Fear is a very useful evolutionary trait. Species have survived for millions of years simply by running away at the slightest hint of a threat. Considering how useful fear can be, it comes as no surprise that mother nature occasionally deals out an overdose, which we humans recognize as anxiety, nervousness, or neurosis.
Animals can be neurotic, too. Just as humans bite their nails, some Dobermans have a nervous habit of chewing on their paws. A recent genomics study examined these paw-chewing Dobermans, and found that they tended to have a special version of one gene called CDH2. This appears to be a bona-fide behavior gene, a kind of holy grail in the field of behavioral genetics.
In humans as in dogs, inbreeding may permit neurosis genes to rise to the top and manifest themselves. For instance, I have been told that the Baba Nyonya, a group of Chinese-Malays who traditionally marry within the family, suffer from a high degree of mental illness among their females. Similarly, some researchers are studying whether certain neuroses are overrepresented among Ashkenazi Jews, thus explaining the ouvres of Woody Allen and Larry David.

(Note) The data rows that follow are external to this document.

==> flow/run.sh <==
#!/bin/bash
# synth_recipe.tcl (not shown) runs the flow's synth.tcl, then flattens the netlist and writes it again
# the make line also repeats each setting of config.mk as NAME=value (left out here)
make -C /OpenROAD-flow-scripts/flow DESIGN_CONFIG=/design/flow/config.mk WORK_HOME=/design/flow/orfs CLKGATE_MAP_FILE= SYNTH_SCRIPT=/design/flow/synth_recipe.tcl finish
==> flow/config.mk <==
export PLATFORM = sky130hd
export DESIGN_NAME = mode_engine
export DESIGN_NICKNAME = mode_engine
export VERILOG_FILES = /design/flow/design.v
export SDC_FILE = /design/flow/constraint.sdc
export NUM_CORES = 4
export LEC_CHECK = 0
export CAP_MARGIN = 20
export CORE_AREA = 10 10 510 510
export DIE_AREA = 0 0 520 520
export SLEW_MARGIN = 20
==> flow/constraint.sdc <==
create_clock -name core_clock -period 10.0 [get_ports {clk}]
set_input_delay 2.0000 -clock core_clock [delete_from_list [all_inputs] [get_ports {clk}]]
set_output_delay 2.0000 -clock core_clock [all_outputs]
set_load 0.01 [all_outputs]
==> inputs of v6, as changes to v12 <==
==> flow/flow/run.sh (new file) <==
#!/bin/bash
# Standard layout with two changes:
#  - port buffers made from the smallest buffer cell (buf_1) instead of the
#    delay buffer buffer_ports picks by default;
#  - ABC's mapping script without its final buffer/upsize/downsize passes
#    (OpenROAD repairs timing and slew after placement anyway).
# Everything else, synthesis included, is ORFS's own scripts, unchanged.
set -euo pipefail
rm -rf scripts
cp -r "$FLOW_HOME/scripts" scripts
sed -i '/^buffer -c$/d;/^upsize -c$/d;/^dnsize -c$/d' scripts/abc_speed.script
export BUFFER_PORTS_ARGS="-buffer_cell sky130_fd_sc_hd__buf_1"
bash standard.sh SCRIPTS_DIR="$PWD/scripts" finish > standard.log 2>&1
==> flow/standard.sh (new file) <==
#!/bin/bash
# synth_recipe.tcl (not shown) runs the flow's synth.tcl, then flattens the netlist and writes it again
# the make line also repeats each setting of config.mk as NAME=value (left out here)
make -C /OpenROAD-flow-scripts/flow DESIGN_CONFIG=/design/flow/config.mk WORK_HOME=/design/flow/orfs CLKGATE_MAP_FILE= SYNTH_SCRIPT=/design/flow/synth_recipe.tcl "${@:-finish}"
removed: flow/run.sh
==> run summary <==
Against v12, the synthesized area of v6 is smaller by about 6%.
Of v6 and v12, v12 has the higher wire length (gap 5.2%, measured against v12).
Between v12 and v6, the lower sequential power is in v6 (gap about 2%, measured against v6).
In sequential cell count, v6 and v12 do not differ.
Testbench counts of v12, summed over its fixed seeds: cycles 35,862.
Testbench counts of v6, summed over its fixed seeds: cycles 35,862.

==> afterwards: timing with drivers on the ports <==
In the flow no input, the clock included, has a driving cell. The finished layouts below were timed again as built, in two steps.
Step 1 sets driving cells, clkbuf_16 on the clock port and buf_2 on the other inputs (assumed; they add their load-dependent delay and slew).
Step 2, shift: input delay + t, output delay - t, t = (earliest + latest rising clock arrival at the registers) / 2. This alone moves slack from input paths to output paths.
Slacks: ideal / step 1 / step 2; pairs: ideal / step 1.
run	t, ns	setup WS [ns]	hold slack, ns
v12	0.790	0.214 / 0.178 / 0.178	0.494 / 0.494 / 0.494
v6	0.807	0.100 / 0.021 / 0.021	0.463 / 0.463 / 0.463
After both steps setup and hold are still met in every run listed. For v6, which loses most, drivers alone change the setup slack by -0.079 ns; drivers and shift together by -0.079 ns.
This is an optimization exercise on Yosys and OpenROAD, whose aim is small area, a short achievable clock period and few clock cycles, not a production implementation.
Where RTL was checked, it was by simulation tests only, not by an equivalence proof against the original.

==> inputs of willow <==
Design pfpp_engine, start of the top module:
module pfpp_engine (
    input  wire         clk,
    input  wire         rst,
    input  wire         cmd_valid,
    input  wire [63:0]  cmd_word,
    output wire         busy,
    output reg  [3:0]   err,
    output wire [31:0]  result,
    output reg  [127:0] dirty,
    input  wire         cfg_coalesce,
    input  wire [31:0]  cfg_opc,        
    input  wire [15:0]  cfg_nopb,       
    input  wire [2:0]   cfg_rowlen,
    input  wire [2:0]   cfg_endlen,
    input  wire [12:0]  cfg_src_len,    
    input  wire [8:0]   cfg_pal_len,    
    output wire [6:0]   fb_addr,
    output wire         fb_we,
    output wire [127:0] fb_wdata,
    input  wire [127:0] fb_rdata,
    output wire [11:0]  src_addr,
    input  wire [7:0]   src_rdata,
    output wire [7:0]   pal_addr,
    input  wire [23:0]  pal_rdata,
    output reg          bus_req,
    output reg  [1:0]   bus_kind,
    output reg  [7:0]   bus_byte,
    input  wire         bus_done,
    input  wire         bus_err
);
clock: 10.0 ns
lec_check: 0
cap_margin: 20
core_margin: 2
core_utilization: 40
setup_slack_margin: 5
slew_margin: 20
run.sh (not shown) runs the stock make flow with config.mk's settings and CLKGATE_MAP_FILE= SYNTH_SCRIPT=/design/flow/synth_recipe.tcl, a recipe that flattens the netlist after the stock synthesis.
==> raven: changes against willow <==
--- a/flow/design.v
+++ b/flow/design.v
@@ -33,27 +33,31 @@
                      OP_FILL = 4'h6, OP_BLIT = 4'h7, OP_QUANT = 4'h8,
                      OP_GLA = 4'h9, OP_XFORM = 4'hA;
     localparam [3:0] E_OK = 4'd0, E_ILLEGAL = 4'd1, E_RSVD = 4'd2,
                      E_BOUNDS = 4'd3, E_ALIGN = 4'd4, E_SRCRANGE = 4'd5,
                      E_PALRANGE = 4'd6, E_BUS = 4'd7;
     localparam [1:0] K_ASSERT = 2'd0, K_BYTE = 2'd1, K_DEASSERT = 2'd2;
-    localparam [2:0] S_IDLE = 3'd0, S_CHK = 3'd1, S_RAST = 3'd2, S_BLIT = 3'd3,
-                     S_BUS = 3'd4, S_CLRW = 3'd5, S_REST = 3'd6, S_QNT = 3'd7;
+    localparam integer I_IDLE = 0, I_CHK = 1, I_RAST = 2, I_BLIT = 3,
+                       I_BUS = 4, I_CLRW = 5, I_REST = 6, I_QNT = 7;
+    localparam [7:0] S_IDLE = 8'd1 << I_IDLE, S_CHK = 8'd1 << I_CHK,
+                     S_RAST = 8'd1 << I_RAST, S_BLIT = 8'd1 << I_BLIT,
+                     S_BUS = 8'd1 << I_BUS, S_CLRW = 8'd1 << I_CLRW,
+                     S_REST = 8'd1 << I_REST, S_QNT = 8'd1 << I_QNT;
     localparam [1:0] T_CLR = 2'd0, T_UPD = 2'd1, T_NOP = 2'd2;
     localparam [2:0] P_ASSERT = 3'd0, P_CMD = 3'd1, P_SECOND = 3'd2,
                      P_ADDR = 3'd3, P_DATA = 3'd4, P_TRAIL = 3'd5,
                      P_DEASSERT = 3'd6;
     function [7:0] rev8;
         input [7:0] b;
         integer i;
         begin
             for (i = 0; i < 8; i = i + 1)
                 rev8[i] = b[7-i];
         end
     endfunction
-    reg [2:0]   state;
+    reg [7:0]   state;
     reg         busy_r;
     reg [3:0]   code;          
     reg         fst, bz;       
     reg [3:0]   op;
     reg         col;
     reg [2:0]   fl;            
@@ -64,25 +68,28 @@
     reg         gA, gB, gC, gD;
     reg [6:0]   fa_r;
     reg         we_r;
     reg [127:0] rb;
     reg         isrd, rdv, full, zap;
     reg [6:0]   wrow;
-    reg         v1, v2, v3, v4, v5;
+    reg         v1, v2, v3, v4, v5, v6;
+    reg         pcr, pbad;     
     reg [2:0]   boff_d;
     reg [7:0]   pa_r;
     reg [23:0]  palreg;
     reg [23:0]  ma, mb;
     reg         mnz;
     reg [15:0]  res;
     reg [2:0]   ph;
     reg [1:0]   tt;
     reg [3:0]   tk;
     reg [2:0]   tcnt;
     reg         tfail, tmore;
     reg [6:0]   bs;
+    reg [6:0]   pe_r;          
+    reg         pany_r, more_r;
     assign busy     = busy_r;
     assign result   = {16'd0, res};
     assign fb_addr  = fa_r;
     assign fb_we    = we_r;
     assign fb_wdata = rb;
     assign src_addr = fe[14:3];
@@ -612,20 +619,33 @@
     assign kg5[22] = kg4[22] | (kp4[22] & kg4[6]);
     assign kp5[22] = kp4[22] & kp4[6];
     assign kg5[23] = kg4[23] | (kp4[23] & kg4[7]);
     assign kp5[23] = kp4[23] & kp4[7];
     wire [23:0] lsum = kp0 ^ {kg5[22:0], 1'b0};
     wire        pixcol = palq ? mnz : lsum[23];
+    wire men  = zap | (rdv && state[I_RAST]) | (v6 && state[I_BLIT]);
+    wire colv = (state[I_BLIT]) ? pcr : col;
     wire [3:0] xlh = xl[6:3], xrh = xr[6:3];
     wire [2:0] xll = xl[2:0], xrl = xr[2:0];
+    wire       hsame = (xlh == xrh);
+    reg  [15:0] mgF, mgA, mgB;
+    reg  [7:0]  lA, lB;
     reg  [127:0] m;
     integer c;
     always @(*) begin
+        for (c = 0; c < 16; c = c + 1) begin
+            mgF[c] = men && (c[3:0] > xlh) && (c[3:0] < xrh);
+            mgA[c] = men && (c[3:0] == xlh);
+            mgB[c] = men && (c[3:0] == xrh) && !hsame;
+        end
+        for (c = 0; c < 8; c = c + 1) begin
+            lA[c] = (c[2:0] >= xll) && (!hsame || (c[2:0] <= xrl));
+            lB[c] = (c[2:0] <= xrl);
+        end
         for (c = 0; c < 128; c = c + 1)
-            m[c] = ((c[6:3] > xlh) || ((c[6:3] == xlh) && (c[2:0] >= xll))) &&
-                   ((c[6:3] < xrh) || ((c[6:3] == xrh) && (c[2:0] <= xrl)));
+            m[c] = mgF[c/8] | (mgA[c/8] & lA[c%8]) | (mgB[c/8] & lB[c%8]);
     end
     reg [127:0] pa0;
     reg [63:0]  pa1;  reg [63:0]  pi1;
     reg [31:0]  pa2;  reg [63:0]  pi2;
     reg [15:0]  pa3;  reg [47:0]  pi3;
     reg [7:0]   pa4;  reg [31:0]  pi4;
@@ -679,58 +699,62 @@
         endcase
     end
     wire rast_bad  = (xl > xr) || xr[7] || xl[7] || (rrow > rend) || rend[7] || rrow[7];
     wire blit_bad  = xl[7] || rrow[7] || (({1'b0, xl} + {1'b0, rend}) > 9'd128);
     wire bounds_bad = (israst && rast_bad) || (isblit && blit_bad) || ((op == OP_GLA) && xl[7]);
     wire align_bad = isblit && bpp8 && (fe[2:0] != 3'd0);
-    wire [24:0] blit_end = {1'b0, fe} + (bpp8 ? {14'd0, rend, 3'd0} : {17'd0, rend});
-    wire range_bad = isblit && (blit_end > {9'd0, cfg_src_len, 3'd0});
+    wire [16:0] blit_end = {2'b0, fe[14:0]} + (bpp8 ? {6'd0, rend, 3'd0} : {9'd0, rend});
+    wire range_bad = isblit && ((|fe[23:15]) || (blit_end > {1'b0, cfg_src_len, 3'd0}));
     wire [3:0] ccode = (op > OP_XFORM) ? E_ILLEGAL :
                        rsvd_bad        ? E_RSVD :
                        bounds_bad      ? E_BOUNDS :
                        align_bad       ? E_ALIGN :
                        range_bad       ? E_SRCRANGE : E_OK;
     wire [2:0] bsel = srclsb ? boff_d : ~boff_d;
     wire [7:0] idx  = bpp8 ? src_rdata : {7'd0, src_rdata[bsel]};
     wire       pal_bad = {1'b0, pa_r} >= cfg_pal_len;
-    wire men  = zap | (rdv && state == S_RAST) | (v5 && state == S_BLIT);
-    wire colv = (state == S_BLIT) ? pixcol : col;
     always @(posedge clk) begin
         for (c = 0; c < 128; c = c + 1)
-            rb[c] <= (men && m[c]) ? colv : (rdv ? fb_rdata[c] : rb[c]);
+            rb[c] <= m[c] ? colv : (rdv ? fb_rdata[c] : rb[c]);
     end
     always @(posedge clk) begin
-        palreg <= (state == S_IDLE) ? cmd_word[63:40] : pal_rdata;
+        palreg <= (state[I_IDLE]) ? cmd_word[63:40] : pal_rdata;
         ma     <= la;
         mb     <= lb;
         mnz    <= |palreg[7:0];
         pa_r   <= idx;
+        pcr    <= pixcol;
         boff_d <= fe[2:0];
     end
     wire       rdone  = (rrow[6:0] == rend[6:0]);
     wire       full_n = rdv | (full & ~we_r);
     wire       lastw  = we_r && (wrow == rend[6:0]);
     wire [6:0] wrow_n = we_r ? wrow + 7'd1 : wrow;
     wire [7:0] rrow_i = rrow + 8'd1;
     wire [7:0] fbyte   = fb_rdata[tk*8 +: 8];
     wire [7:0] fbyte0  = fb_rdata[7:0];
     wire [7:0] gla_row = rev8({1'b0, rrow[6:0]} + 8'd1);
     wire       more    = cfg_coalesce && pany && (pe == rrow_i[6:0]) && (rrow[6:0] != 7'd127);
+    always @(posedge clk) begin
+        pe_r   <= pe;
+        pany_r <= pany;
+        more_r <= more;
+    end
     reg        dwe, dval, dbulk, dbv;
     always @(*) begin
         dwe = 1'b0; dval = 1'b1; dbulk = 1'b0; dbv = 1'b0;
-        case (state)
-            S_RAST: dwe = we_r;
-            S_BLIT: dwe = we_r;
-            S_BUS:  begin dwe = (tt == T_UPD) && (ph == P_DATA); dval = 1'b0; end
-            S_REST: dwe = 1'b1;
-            S_CLRW: begin dbulk = (fa_r == 7'd127); dbv = tfail; end
+        case (1'b1)
+            state[I_RAST]: dwe = we_r;
+            state[I_BLIT]: dwe = we_r;
+            state[I_BUS]:  begin dwe = (tt == T_UPD) && (ph == P_DATA); dval = 1'b0; end
+            state[I_REST]: dwe = 1'b1;
+            state[I_CLRW]: begin dbulk = (fa_r == 7'd127); dbv = tfail; end
             default: ;
         endcase
     end
-    wire [6:0] daddr = (state == S_RAST) ? wrow : rrow[6:0];
+    wire [6:0] daddr = (state[I_RAST]) ? wrow : rrow[6:0];
     integer r;
     always @(posedge clk) begin
         if (rst)
             dirty <= 128'd0;
         else if (dbulk)
             dirty <= {128{dbv}};
@@ -745,19 +769,21 @@
             err     <= E_OK;
             res     <= 16'd0;
             bus_req <= 1'b0;
             we_r    <= 1'b0;
             zap     <= 1'b0;
             rdv     <= 1'b0;
-            v1 <= 1'b0; v2 <= 1'b0; v3 <= 1'b0; v4 <= 1'b0; v5 <= 1'b0;
+            v1 <= 1'b0; v2 <= 1'b0; v3 <= 1'b0; v4 <= 1'b0; v5 <= 1'b0; v6 <= 1'b0;
+            pbad <= 1'b0;
         end else begin
             zap <= 1'b0;
             rdv <= isrd;
-            v2 <= v1; v3 <= v2; v4 <= v3; v5 <= v4;
-            case (state)
-                S_IDLE: begin
+            v2 <= v1; v3 <= v2; v4 <= v3; v5 <= v4; v6 <= v5;
+            pbad <= v2 && pal_bad;
+            case (1'b1)
+                state[I_IDLE]: begin
                     op   <= cmd_word[3:0];
                     col  <= cmd_word[4];
                     fl   <= cmd_word[7:5];
                     xl   <= cmd_word[15:8];
                     case (cmd_word[3:0])
                         OP_POINT, OP_VLINE, OP_BLIT: xr <= cmd_word[15:8];
@@ -790,13 +816,13 @@
                     if (cmd_valid) begin
                         state  <= S_CHK;
                         busy_r <= 1'b1;
                         err    <= E_OK;
                     end
                 end
-                S_CHK: begin
+                state[I_CHK]: begin
                     isrd <= 1'b0;
                     code <= ccode;
                     fst  <= 1'b1;
                     bz   <= (rend == 8'd0);
                     if (op > OP_XFORM) begin
                         err <= E_ILLEGAL; state <= S_IDLE; busy_r <= 1'b0;
@@ -808,14 +834,14 @@
                                 xr <= 8'd127; zap <= 1'b1;
                                 tt <= T_CLR; ph <= P_ASSERT;
                                 bus_req <= 1'b1; bus_kind <= K_ASSERT;
                                 state <= S_BUS;
                             end
                             OP_FLUSH: begin
-                                tt <= pany ? T_UPD : T_NOP; ph <= P_ASSERT;
-                                rrow <= {1'b0, pe}; fa_r <= pe; bs <= pe;
+                                tt <= pany_r ? T_UPD : T_NOP; ph <= P_ASSERT;
+                                rrow <= {1'b0, pe_r}; fa_r <= pe_r; bs <= pe_r;
                                 bus_req <= 1'b1; bus_kind <= K_ASSERT;
                                 state <= S_BUS;
                             end
                             OP_POINT, OP_HLINE, OP_VLINE, OP_FILL: begin
                                 wrow <= rrow[6:0];
                                 if (!rdone) begin
@@ -846,18 +872,18 @@
                             default: begin
                                 err <= E_OK; state <= S_IDLE; busy_r <= 1'b0;
                             end
                         endcase
                     end
                 end
-                S_QNT: begin
+                state[I_QNT]: begin
                     if (code == E_OK)
                         res <= {lsum[23:16], 7'd0, lsum[23]};
                     err <= code; state <= S_IDLE; busy_r <= 1'b0;
                 end
-                S_RAST: begin
+                state[I_RAST]: begin
                     fst  <= 1'b0;
                     full <= full_n;
                     wrow <= wrow_n;
                     if (fst && code != E_OK) begin
                         we_r <= 1'b0; isrd <= 1'b0;
                         err <= code; state <= S_IDLE; busy_r <= 1'b0;
@@ -870,52 +896,52 @@
                     end else if (full_n) begin
                         fa_r <= wrow_n; we_r <= 1'b1; isrd <= 1'b0;
                     end else begin
                         we_r <= 1'b0; isrd <= 1'b0;
                     end
                 end
-                S_BLIT: begin
+                state[I_BLIT]: begin
                     fst <= 1'b0;
                     if (rend != 8'd0) begin
                         v1   <= 1'b1;
                         fe   <= fe + (bpp8 ? 24'd8 : 24'd1);
                         rend <= rend - 8'd1;
                     end else begin
                         v1 <= 1'b0;
                     end
-                    if (v5) begin
+                    if (v6) begin
                         xl <= xl + 8'd1;
                         xr <= xl + 8'd1;
                     end
                     if (fst && (code != E_OK || bz)) begin
-                        v1 <= 1'b0; v2 <= 1'b0; v3 <= 1'b0; v4 <= 1'b0; v5 <= 1'b0;
+                        v1 <= 1'b0; v2 <= 1'b0; v3 <= 1'b0; v4 <= 1'b0; v5 <= 1'b0; v6 <= 1'b0;
                         err <= code; state <= S_IDLE; busy_r <= 1'b0;
                     end else if (we_r) begin
                         we_r <= 1'b0;
                         err <= E_OK; state <= S_IDLE; busy_r <= 1'b0;
-                    end else if (v2 && pal_bad) begin
-                        v1 <= 1'b0; v2 <= 1'b0; v3 <= 1'b0; v4 <= 1'b0; v5 <= 1'b0;
+                    end else if (pbad) begin
+                        v1 <= 1'b0; v2 <= 1'b0; v3 <= 1'b0; v4 <= 1'b0; v5 <= 1'b0; v6 <= 1'b0;
                         err <= E_PALRANGE; state <= S_IDLE; busy_r <= 1'b0;
-                    end else if (v5 && !v4) begin
+                    end else if (v6 && !v5) begin
                         we_r <= 1'b1;
                     end
                 end
-                S_CLRW: begin
+                state[I_CLRW]: begin
                     fa_r <= fa_r + 7'd1;
                     if (fa_r == 7'd127) begin
                         we_r <= 1'b0;
                         err <= code; state <= S_IDLE; busy_r <= 1'b0;
                     end
                 end
-                S_REST: begin
+                state[I_REST]: begin
                     rrow <= rrow - 8'd1;
                     if (rrow[6:0] == bs) begin
                         err <= E_BUS; state <= S_IDLE; busy_r <= 1'b0;
                     end
                 end
-                S_BUS: begin
+                state[I_BUS]: begin
                     if (bus_done) begin
                         if (ph == P_DEASSERT) begin
                             case (tt)
                                 T_CLR: begin
                                     bus_req <= 1'b0;
                                     tfail <= tfail | bus_err;
@@ -930,14 +956,14 @@
                                 end
                                 default: begin
                                     if (tfail | bus_err) begin
                                         bus_req <= 1'b0;
                                         state <= S_REST;
                                     end else begin
-                                        tt <= pany ? T_UPD : T_NOP;
-                                        rrow <= {1'b0, pe}; fa_r <= pe; bs <= pe;
+                                        tt <= pany_r ? T_UPD : T_NOP;
+                                        rrow <= {1'b0, pe_r}; fa_r <= pe_r; bs <= pe_r;
                                         tfail <= 1'b0;
                                         ph <= P_ASSERT; bus_kind <= K_ASSERT;
                                     end
                                 end
                             endcase
                         end else if (bus_err) begin
@@ -967,14 +993,14 @@
                                 end
                                 P_DATA: begin
                                     if (tk != 4'd15) begin
                                         tk <= tk + 4'd1;
                                         bus_byte <= ~rev8(fb_rdata[(tk + 4'd1)*8 +: 8]);
                                         if (tk == 4'd14) begin
-                                            tmore <= more;
-                                            if (more) begin
+                                            tmore <= more_r;
+                                            if (more_r) begin
                                                 rrow <= rrow_i; fa_r <= rrow_i[6:0];
                                             end
                                         end
                                     end else if (tmore) begin
                                         if (cfg_rowlen == 3'd0) begin
                                             ph <= P_ADDR; bus_byte <= gla_row;
==> flow_summary.yaml <==
yosys:
  synth_compound_area_share_pct: 16.6
  synth_fa_ha_area_share_pct: 10.9
  synthFlopType: "dfxtp_1"
power_and_ir_drop:
  comb-power_mw: 2.11
cells_and_area:
  buf_share_pct: 15.0
  final_cell_area_um2: 43900
placement:
  place_inst: 5340
status:
  status: "complete, no violations"
hold_path:
  worstHoldStart: "v4$_SDFF_PP0_"
# the run above: raven

==> flow_summary.yaml <==
cells_and_area:
  design.seq.count: 490
  buf_share_pct: 15.3
  final_cell_area_um2: 43800
status:
  status: "complete, no violations"
power_and_ir_drop:
  comb-power_mw: 8.24
yosys:
  synth_top_area_cell: "edfxtp_1"
  synthFlopType: "edfxtp_1"
  synth_compound_area_share_pct: 16.6
hold_path:
  worstHoldStart: "v3$_SDFF_PP0_"
timing:
  relSlewSlack_pct: 25.0
# the run above: willow

Testbench counts of willow, summed over its fixed seeds: cycles 442,768.
For raven, only the layout was checked, not whether the RTL still works.

-- afterwards: timing with drivers on the ports --
Ports are ideal in the flow. The routed layouts listed here were re-timed in OpenROAD.
Step 1 assumes that a clkbuf_16 drives the clock port and a buf_2 every other input.
Step 2 adds t to the input delays and takes it off the output delays; t is the mean of the earliest and latest rising clock arrival at the registers after step 1. Input paths then give back, and output paths get back, about the clock's delay inside the block.
Three values: ideal ports, drivers, drivers and shift; two values: the first two.
run	t, ns	slack for setup (ns)	worst setup path at the end	clock arrival spread, ns	worst register clock-pin slew, ns
willow	0.699	5.230 / 5.230 / 5.113	input to register	0.027 / 0.027	0.07 / 0.07
raven	0.706	5.401 / 5.401 / 5.068	input to register	0.029 / 0.029	0.07 / 0.07
After both steps every run listed still meets setup and hold. The setup slack of raven, which loses most, moves by 0.000 ns with the drivers and by -0.333 ns with both steps.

Although fear might be useful from an evolutionary standpoint, too much of it can be crippling, and can even result in unnecessary violence. As Yoda put it, fear is the path to the dark side. Ultimately, neurosis/fear/anxiety are products of not only nature, but also nurture. We can't easily control our genes, but by diversifying our social interactions we can distinguish true enemies from those who exist only in our heads - a step towards a less anxious and less stressful life.